We Should Never Settle on the Meaning of 'Game of the Year' Signifies

The difficulty of uncovering fresh titles continues to be the video game sector's greatest existential threat. Despite stressful age of company mergers, growing profit expectations, employee issues, broad adoption of artificial intelligence, digital marketplace changes, evolving player interests, salvation often returns to the dark magic of "making an impact."

That's why I'm increasingly focused in "honors" like never before.

With only several weeks left in the year, we're completely in GOTY period, a period where the small percentage of enthusiasts who aren't playing the same multiple no-cost action games every week play through their backlogs, debate the craft, and recognize that they too won't experience all releases. There will be detailed top game rankings, and we'll get "you missed!" comments to such selections. A player general agreement chosen by journalists, streamers, and fans will be revealed at industry event. (Industry artisans participate in 2026 at the interactive achievements ceremony and GDC Awards.)

This entire sanctification is in enjoyment — there aren't any accurate or inaccurate choices when naming the greatest games of the year — but the stakes seem more substantial. Every selection selected for a "GOTY", whether for the prestigious top honor or "Top Puzzle Title" in forum-voted awards, provides chance for wider discovery. A medium-scale adventure that went unnoticed at release might unexpectedly gain popularity by competing with higher-profile (specifically heavily marketed) blockbuster games. When last year's Neva appeared in consideration for a Game Award, I know definitely that many people immediately wanted to read a review of Neva.

Historically, the GOTY machine has made limited space for the variety of releases released every year. The difficulty to overcome to review all appears like an impossible task; approximately numerous releases came out on digital platform in the previous year, while just 74 titles — from recent games and ongoing games to smartphone and VR exclusives — were represented across industry event selections. When commercial success, discourse, and platform discoverability determine what people play annually, it's completely impossible for the structure of honors to properly represent the entire year of releases. However, there exists opportunity for improvement, assuming we acknowledge its significance.

The Expected Nature of Annual Honors

In early December, the Golden Joystick Awards, among gaming's oldest honor shows, published its contenders. Even though the selection for GOTY main category takes place soon, you can already see where it's going: This year's list created space for deserving candidates — major releases that received praise for refinement and scale, hit indies celebrated with AAA-scale attention — but across a wide range of honor classifications, we see a evident concentration of recurring games. In the vast sea of visual style and mechanical design, the "Best Visual Design" creates space for two different open-world games located in feudal Japan: Ghost of Yōtei and Assassin's Creed Shadows.

"Suppose I were designing a next year's Game of the Year in a lab," an observer commented in a social media post that I am amused by, "it should include a PlayStation open world RPG with mixed gameplay mechanics, companion relationships, and randomized procedural advancement that embraces risk-reward systems and includes basic building construction mechanics."

GOTY voting, throughout organized and unofficial versions, has turned predictable.

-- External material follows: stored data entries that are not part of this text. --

Background: an optimization exercise with open tools, aiming at small area, a short achievable clock period and few clock cycles per item. Do not read the settings as production practice.
Function was checked by simulation only, so behaviour that the tests miss may differ from the original.

== build 17 ==
Design ashlar_ctl, start of the top module:
module ashlar_ctl (
    input  wire         clk,
    input  wire         rst,
    input  wire         in_valid,
    output wire         in_ready,
    input  wire [1:0]   in_op,         
    input  wire [159:0] in_word,
    input  wire [127:0] in_wdata,
    input  wire [15:0]  in_wmask,
    output wire         out_valid,
    output wire [1:0]   out_outcome,   
    output wire [3:0]   out_column,
    output wire [31:0]  out_synd,
    output wire [127:0] out_data,
    output wire [31:0]  out_check,
    input  wire         erase_en,
    input  wire         clr_counts,
    input  wire         clr_erase,
    output wire         erased,
    output wire [3:0]   erased_col,
    input  wire [3:0]   csr_sel,
    output reg  [31:0]  csr_rdata
);
For scale: ~4000 cells after synthesis, about 550 I/O pins.
Settings: LEC_CHECK=0, CAP_MARGIN=20, CORE_MARGIN=2, CORE_UTILIZATION=40, SLEW_MARGIN=20; clock period 14.0 ns.
standard.sh (not shown) runs the stock make flow with config.mk's settings and CLKGATE_MAP_FILE= SYNTH_SCRIPT=/design/flow/synth_recipe.tcl, a recipe that flattens the netlist after the stock synthesis.
==> flow/flow/run.sh <==
#!/bin/bash
set -e
export SETUP_SLACK_MARGIN=7
export BUFFER_PORTS_ARGS="-buffer_cell sky130_fd_sc_hd__buf_1"
bash standard.sh > standard.log 2>&1
Testbench counts of build 17, summed over its fixed seeds: cycles 24,008, items 24,000.
What follows belongs to an exercise in optimizing a design on an open flow for small area, a short achievable clock period and few clock cycles per item; a production flow would make more cautious choices. Only simulation tests tie the RTL to the original design; equivalence was not proved.

== main ==
// rs_kernel
module rs_kernel (
    input  wire        clk,
    input  wire        rst,         
    input  wire        in_valid,
    output wire        in_ready,
    input  wire [31:0] in_x,        
    input  wire [17:0] in_ca,       
    input  wire [17:0] in_cb,       
    input  wire [3:0]  in_q,        
    input  wire        in_last,     
    input  wire        in_mode,     
    input  wire [15:0] in_lam,      
    output wire        out_valid,
    input  wire        out_ready,
    output reg  [31:0] out_val,
    output reg  [3:0]  out_q,
    output reg         out_sat
);
Size: about 5700 cells after synthesis, about 470 flip-flops.
export LEC_CHECK = 0
export ABC_AREA = 1
export CAP_MARGIN = 20
export CORE_MARGIN = 2
export CORE_UTILIZATION = 40
export CTS_CLUSTER_DIAMETER = 120
export CTS_CLUSTER_SIZE = 20
export SLEW_MARGIN = 20
create_clock -name core_clock -period 14.0 [get_ports {clk}]
standard.sh (not shown) runs the stock make flow with config.mk's settings and CLKGATE_MAP_FILE= SYNTH_SCRIPT=/design/flow/synth_recipe.tcl, a recipe that flattens the netlist after the stock synthesis.
==> flow/flow/run.sh <==
#!/bin/bash
set -euo pipefail
cd "$(dirname "$0")/.."
bash standard.sh SETUP_SLACK_MARGIN=10 finish > standard_make.log 2>&1
In summary, main completed successfully, with a layout that passed the timing, DRC and antenna checks.
Testbench counts of main, summed over its fixed seeds: cycles 63,342, items 2,400.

Multiple seasons of finalists and honorees has created a formula for which kind of refined extended experience can earn a Game of the Year nominee. There are experiences that never achieve top honors or including "major" technical awards like Creative Vision or Story, thanks often to creative approaches and quirkier mechanics. Many releases released in a year are likely to be ghettoized into genre categories.

Case Studies

Hypothetical: Could Sonic Racing: Crossworlds, a game with a Metacritic score marginally below Death Stranding 2 and Ghosts of Yōtei, crack main selection of The Game Awards' GOTY competition? Or even a nomination for excellent music (because the audio stands out and deserves it)? Doubtful. Excellent Driving Experience? Certainly.

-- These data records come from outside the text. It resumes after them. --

Background: an optimization exercise with open tools, aiming at small area, a short achievable clock period and few clock cycles per item. Do not read the settings as production practice.
Function was checked by simulation only, so behaviour that the tests miss may differ from the original.

== job 3634 ==
==> flow/design.v (excerpt) <==
module loop_law (
    input                    clk,
    input                    rst,           
    input                    in_valid,
    output                   in_ready,
    input             [3:0]  in_slot,
    input                    in_first,
    input                    in_ref_ext,
    input                    in_deriv_on,
    input             [3:0]  in_out_shift,
    input      signed [15:0] in_r,
    input      signed [15:0] in_y,
    input      signed [15:0] in_u_init,
    input      signed [15:0] in_kp,
    input      signed [15:0] in_ki,
    input      signed [15:0] in_kd,
    input      signed [15:0] in_af,
    input      signed [15:0] in_ff,
    input      signed [15:0] in_u_min,
    input      signed [15:0] in_u_max,
    input             [14:0] in_i_lim,
    output reg               out_valid,
    output reg        [3:0]  out_slot,
    output reg signed [15:0] out_u,
    output reg signed [15:0] out_e,
    output reg               out_sat
);
Size in the first run: about 12,000 cells after synthesis, about 230 I/O pins, roughly 110,000 µm² of cells after synthesis.
export LEC_CHECK = 0
export ABC_AREA = 1
export CAP_MARGIN = 35
export CORE_MARGIN = 2
export CORE_UTILIZATION = 62
export CTS_CLUSTER_DIAMETER = 100
export CTS_CLUSTER_SIZE = 25
export SLEW_MARGIN = 45
create_clock -name core_clock -period 34.0 [get_ports {clk}]
standard.sh (not shown) runs the stock make flow with config.mk's settings and CLKGATE_MAP_FILE= SYNTH_SCRIPT=/design/flow/synth_recipe.tcl, a recipe that flattens the netlist after the stock synthesis.
==> flow/flow/run.sh <==
#!/bin/bash
# Layout flow: the standard layout (standard.sh, unchanged synthesis,
# floorplan, power grid, placement, CTS and routing), with one change: the
# buffers that buffer_ports puts on every input and output port are
# sky130_fd_sc_hd__buf_2 cells instead of the resizer's default pick
# (clkdlybuf4s50_1, a delay cell).
set -euo pipefail
cd "$(dirname "$0")/.."
export BUFFER_PORTS_ARGS="-buffer_cell sky130_fd_sc_hd__buf_2"
bash standard.sh finish > standard_flow.log 2>&1
Testbench counts of job 3634, summed over its fixed seeds: cycles 80,040, items 80,000.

How good should Street Fighter 6 need to be to earn Game of the Year appreciation? Will judges look at distinct acting in Baby Steps, The Alters, or The Drifter and recognize the best voice work of 2025 without a studio-franchise sheen? Can Despelote's brief length have "sufficient" story to merit a (justified) Excellent Writing honor? (Also, does industry ceremony require a Best Documentary category?)

Overlap in choices across recent cycles — within press, within communities — shows a process more skewed toward a specific time-consuming experience, or independent games that landed with enough of a splash to check the box. Problematic for a sector where discovery is crucial.

{

Lauren Wells
Lauren Wells

A passionate chef and food writer specializing in Venetian cuisine, sharing authentic recipes and cultural stories.